» **TASK INSTRUCTIONS**: Find the word "negB" in the data below and copy each line that holds it.

» **STORED DATA**:
===== src/rtl/hset_operand.sv =====
module hset_operand
  import hset_pkg::*;
(
  input  logic [WORD_W-1:0] word,
  input  logic [1:0]        swz,
  input  logic              absF,
  input  logic              negF,
  input  logic              ftz,
  output logic [WORD_W-1:0] laneVal [NUM_LANES]
);
  logic [NUM_LANES-1:0][LANE_W-1:0] halves;
  assign halves = word;

  logic wideSub;
  assign wideSub = (word[WORD_W-2 -: S_EXP_W] == '0);

  for (genvar g = 0; g < NUM_LANES; g++) begin : g_lane
    logic [LANE_W-1:0] pick;
    logic [WORD_W-1:0] wide;
    always_comb begin
      case (swz)
        SWZ_LOW:  pick = halves[0];
        SWZ_HIGH: pick = halves[NUM_LANES-1];
        default:  pick = halves[g];
      endcase
      if (swz == SWZ_WIDE)
        wide = (ftz && wideSub) ? {word[WORD_W-1], {(WORD_W-1){1'b0}}} : word;
      else if (ftz && pick[LANE_W-2 -: H_EXP_W] == '0)
        wide = widen16({pick[LANE_W-1], {(LANE_W-1){1'b0}}});
      else
        wide = widen16(pick);
    end
    // abs first, then negate
    assign laneVal[g] = {(wide[WORD_W-1] & ~absF) ^ negF, wide[WORD_W-2:0]};
  end
endmodule


===== src/rtl/hset_cmp.sv =====
module hset_cmp
  import hset_pkg::*;
(
  input  logic [WORD_W-1:0] a,
  input  logic [WORD_W-1:0] b,
  output logic              lt,
  output logic              eq,
  output logic              gt,
  output logic              unord
);
  logic nanA, nanB, zeroBoth, sameBits, magLess, signA, signB;
  logic [WORD_W-2:0] magA, magB;

  assign signA = a[WORD_W-1];
  assign signB = b[WORD_W-1];
  assign magA  = a[WORD_W-2:0];
  assign magB  = b[WORD_W-2:0];
  assign nanA  = (&a[WORD_W-2 -: S_EXP_W]) && (a[S_MAN_W-1:0] != '0);
  assign nanB  = (&b[WORD_W-2 -: S_EXP_W]) && (b[S_MAN_W-1:0] != '0);

  assign unord    = nanA | nanB;
  assign zeroBoth = (magA == '0) && (magB == '0);
  assign sameBits = (a == b);
  assign magLess  = (magA < magB);

  always_comb begin
    eq = ~unord & (zeroBoth | sameBits);
    lt = 1'b0;
    if (!unord && !eq) begin
      if (signA != signB) lt = signA;
      else if (signA)     lt = (magA > magB);
      else                lt = magLess;
    end
    gt = ~unord & ~eq & ~lt;
  end
endmodule


===== src/rtl/hset_dp.sv =====
module hset_dp
  import hset_pkg::*;
(
  input  logic [WORD_W-1:0] opA,
  input  logic [WORD_W-1:0] opB,
  input  ctrl_t             ctl,
  output logic [WORD_W-1:0] packedOut
);
  logic [WORD_W-1:0] laneA [NUM_LANES];
  logic [WORD_W-1:0] laneB [NUM_LANES];

  hset_operand u_opA (
    .word(opA), .swz(ctl.swzA), .absF(ctl.absA), .negF(ctl.negA),
    .ftz(ctl.ftz), .laneVal(laneA)
  );
  hset_operand u_opB (
    .word(opB), .swz(ctl.swzB), .absF(ctl.absB), .negF(ctl.negB),
    .ftz(ctl.ftz), .laneVal(laneB)
  );

  for (genvar g = 0; g < NUM_LANES; g++) begin : g_cmp
    logic lt, eq, gt, unord, hit, merged;
    hset_cmp u_cmp (
      .a(laneA[g]), .b(laneB[g]), .lt(lt), .eq(eq), .gt(gt), .unord(unord)
    );
    assign hit = unord ? ctl.takeUnord
                       : ((lt & ctl.takeLt) | (eq & ctl.takeEq) | (gt & ctl.takeGt));
    always_comb begin
      if (ctl.selXor)     merged = hit ^ ctl.predEff;
      else if (ctl.selOr) merged = hit | ctl.predEff;
      else                merged = hit & ctl.predEff;
    end
    assign packedOut[g*LANE_W +: LANE_W] = merged ? ctl.trueWord : '0;
  end
endmodule


===== src/rtl/hset_unit.sv =====
module hset_unit
  import hset_pkg::*;
(
  input  logic        clk,
  input  logic        rstN,
  input  logic [31:0] opA,
  input  logic [31:0] opB,
  input  logic [1:0]  swzA,
  input  logic [1:0]  swzB,
  input  logic        absA,
  input  logic        negA,
  input  logic        absB,
  input  logic        negB,
  input  logic [3:0]  cmpCode,
  input  logic [1:0]  bopCode,
  input  logic        predIn,
  input  logic        predInv,
  input  logic        ftzEn,
  input  logic        boolFloat,
  output logic [31:0] result
);
  ctrl_t             ctl;
  logic [WORD_W-1:0] nextWord;

  hset_ctrl u_ctrl (
    .swzA(swzA), .swzB(swzB), .absA(absA), .negA(negA), .absB(absB),
    .negB(negB), .cmpCode(cmpCode), .bopCode(bopCode), .predIn(predIn),
    .predInv(predInv), .ftzEn(ftzEn), .boolFloat(boolFloat), .ctl(ctl)
  );

  hset_dp u_dp (.opA(opA), .opB(opB), .ctl(ctl), .packedOut(nextWord));

  always_ff @(posedge clk or negedge rstN) begin
    if (!rstN) result <= '0;
    else       result <= nextWord;
  end
endmodule


===== config.mk =====
export PLATFORM = sky130hd
export DESIGN_NAME = hset_unit
export DESIGN_NICKNAME = d
export VERILOG_FILES = /design/src/rtl/hset_pkg.sv /design/src/rtl/hset_ctrl.sv /design/src/rtl/hset_operand.sv /design/src/rtl/hset_cmp.sv /design/src/rtl/hset_dp.sv /design/src/rtl/hset_unit.sv
export SDC_FILE = /design/constraint.sdc
export NUM_CORES = 1
export LEC_CHECK = 0
export BUFFER_PORTS_ARGS = -buffer_cell sky130_fd_sc_hd__buf_2
export CORE_UTILIZATION = 35
export DETAILED_ROUTE_END_ITERATION = 10
export PLACE_DENSITY = 0.6
export RECOVER_POWER = 100
export SLEW_MARGIN = 20
export SYNTH_ARGS = -nofsm -noshare
export SYNTH_HDL_FRONTEND = slang
export SYNTH_SLANG_ARGS = --single-unit

===== constraint.sdc =====
create_clock -name clk -period 1 [get_ports clk]
set_input_delay 0.2 -clock clk [delete_from_list [all_inputs] [get_ports clk]]
set_output_delay 0.2 -clock clk [all_outputs]
set_load 0.1 [all_outputs]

» **SOLUTION FOR THIS TASK**:
    .word(opB), .swz(ctl.swzB), .absF(ctl.absB), .negF(ctl.negB),
  input  logic        negB,
    .negB(negB), .cmpCode(cmpCode), .bopCode(bopCode), .predIn(predIn),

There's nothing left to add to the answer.